第2章 太陽と月の出
日が暮れ始め、辺りが暗くなってきた頃――練習を終えた面々は、各々自主練を始めだした。
「なあなまえ”チャン”よ。どーだったよ、メガネ君」
第三体育館では、毎度恒例の自主練メンバーである黒尾、木兎、赤葦、なまえの四人がボールネットを囲んでいた。

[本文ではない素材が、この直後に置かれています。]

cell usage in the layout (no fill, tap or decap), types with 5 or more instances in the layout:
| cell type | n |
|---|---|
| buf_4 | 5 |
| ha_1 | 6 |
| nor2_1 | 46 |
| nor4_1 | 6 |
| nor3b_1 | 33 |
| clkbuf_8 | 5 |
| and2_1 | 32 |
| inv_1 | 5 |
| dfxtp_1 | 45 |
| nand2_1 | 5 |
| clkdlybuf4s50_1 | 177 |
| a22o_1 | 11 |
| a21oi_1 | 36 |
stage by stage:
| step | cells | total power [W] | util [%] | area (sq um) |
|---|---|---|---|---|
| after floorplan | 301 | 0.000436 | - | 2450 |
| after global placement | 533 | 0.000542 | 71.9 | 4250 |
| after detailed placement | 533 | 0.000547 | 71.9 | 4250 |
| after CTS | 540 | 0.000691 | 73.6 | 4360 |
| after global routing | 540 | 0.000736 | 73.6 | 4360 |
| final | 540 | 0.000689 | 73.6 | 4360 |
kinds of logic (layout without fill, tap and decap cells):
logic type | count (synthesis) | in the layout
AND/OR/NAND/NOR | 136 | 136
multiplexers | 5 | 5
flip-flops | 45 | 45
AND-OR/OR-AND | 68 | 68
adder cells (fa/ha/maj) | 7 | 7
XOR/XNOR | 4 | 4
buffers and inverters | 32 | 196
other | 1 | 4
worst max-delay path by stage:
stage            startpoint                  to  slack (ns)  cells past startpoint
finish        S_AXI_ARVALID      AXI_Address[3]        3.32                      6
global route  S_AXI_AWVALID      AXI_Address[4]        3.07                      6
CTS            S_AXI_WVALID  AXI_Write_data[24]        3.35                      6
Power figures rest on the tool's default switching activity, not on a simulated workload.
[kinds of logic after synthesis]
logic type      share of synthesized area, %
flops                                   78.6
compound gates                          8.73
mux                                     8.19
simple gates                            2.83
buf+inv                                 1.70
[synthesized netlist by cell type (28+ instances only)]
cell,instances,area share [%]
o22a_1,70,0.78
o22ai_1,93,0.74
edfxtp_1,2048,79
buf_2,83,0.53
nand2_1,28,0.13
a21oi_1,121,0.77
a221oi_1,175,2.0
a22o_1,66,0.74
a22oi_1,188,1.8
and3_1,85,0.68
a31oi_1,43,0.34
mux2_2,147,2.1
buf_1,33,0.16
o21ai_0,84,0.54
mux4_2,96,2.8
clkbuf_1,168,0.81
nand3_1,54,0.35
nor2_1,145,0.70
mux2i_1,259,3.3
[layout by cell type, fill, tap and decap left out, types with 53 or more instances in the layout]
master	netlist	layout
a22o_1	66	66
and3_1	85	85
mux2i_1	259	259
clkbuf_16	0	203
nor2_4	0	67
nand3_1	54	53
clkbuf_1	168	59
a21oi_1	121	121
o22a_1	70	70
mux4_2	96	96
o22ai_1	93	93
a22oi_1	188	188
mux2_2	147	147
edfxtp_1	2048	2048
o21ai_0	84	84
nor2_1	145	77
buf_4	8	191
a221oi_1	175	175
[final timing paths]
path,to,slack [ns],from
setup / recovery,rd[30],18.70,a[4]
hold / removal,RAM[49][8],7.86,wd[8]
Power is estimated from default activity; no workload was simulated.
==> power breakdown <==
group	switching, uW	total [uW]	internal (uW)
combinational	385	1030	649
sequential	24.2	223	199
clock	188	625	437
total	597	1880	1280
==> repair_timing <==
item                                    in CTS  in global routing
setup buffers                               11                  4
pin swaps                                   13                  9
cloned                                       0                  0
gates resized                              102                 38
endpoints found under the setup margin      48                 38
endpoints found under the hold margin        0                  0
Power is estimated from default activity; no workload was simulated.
$ cat design/flow/design.v
module top_module(clk,reset,in,out);
    input clk, reset;
    input [1:0] in;
    output reg [1:0] out;
    reg [2:0] currentState;
    reg [2:0] nextState;
    always_comb begin 
        case (currentState)
            3'b000: out = 2'b00;
            3'b001: out = 2'b01;
            3'b010: out = 2'b11;
            3'b011: out = 2'b10;
            3'b100: out = 2'b01;
            default: out = 2'bXX;
        endcase
        if (reset) begin
            nextState = 3'b010;
        end else begin
            case (currentState)
            3'b000: if (in == 2'b10) begin
                    nextState = 3'b001;
                end else begin
                    nextState = 3'b000;
                end
            3'b001: if (in == 2'b00) begin
                    nextState = 3'b010;
                end else if (in == 2'b01) begin
                    nextState = 3'b000;
                end else begin
                    nextState = 3'b001;
                end
            3'b010: if (in == 2'b01) begin
                    nextState = 3'b100;
                end else if (in == 2'b11) begin
                    nextState = 3'b001;
                end else begin
                    nextState = 3'b010;
                end
            3'b011: if (in == 2'b10) begin
                    nextState = 3'b100;
                end else if (in == 2'b01) begin
                    nextState = 3'b010;
                end else begin
                    nextState = 3'b011;
                end
            3'b100: nextState = 3'b011;
            default: nextState = 3'bXXX;
            endcase
        end
    end
    always_ff @(posedge clk) begin
        currentState = nextState;
    end
endmodule
$ cat design/flow/run.sh
#!/bin/bash
# OpenROAD 26Q1-2900-gdf79404cd8, Yosys 0.63+post, stock flow scripts
make -C /OpenROAD-flow-scripts/flow DESIGN_CONFIG=/design/flow/config.mk WORK_HOME=/design/flow/orfs finish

『気にしてないみたいだったよ。月島君、いい子だった。見た目はとっつきにくそうだけど、話してみたら全然そんなことなかったよ。高校生らしい一面もあってさ』
「なになに、なまえちゃん、あのメガネ君と話したのかー!?」
「昼間、一緒に西瓜食べてましたよね」
赤葦の口からぽろりと出た一言に、三人は一斉に赤葦を見た。
『えー!赤葦知ってたの?』
「見えたんで」
ぼそりとそう答えた赤葦を、黒尾はにやにや笑いながら見ている。
「さっきメガネ君スパイク練誘ったらさー、きっぱり断られた。なまえちゃんが仲良いんなら、なまえちゃんに頼めばよかったなあ」
木兎がそういえば、赤葦がすかさず反応する。
「木兎さん、別に仲が良いわけじゃないでしょう。今日たった一度話しただけなんですから」
「あ、そーかあ。そーだな、赤葦!」
そんな赤葦と木兎のやりとりにますます笑いがこみあげてくる黒尾。
「赤葦ィ。おまえかわいいとこあんのな」
「は?なんですか急に」
「あかーしが可愛い!?なんで!?どのへんが!?」
そんなやり取りをしていれば、入り口の方から微かに聞こえてくる足音に、なまえは振り返った。
『月島君!!』
なまえの声に、一同は勢い良く体育館の入り口を見る。
其処には、少し気まずそうな顔をした月島が立っていた。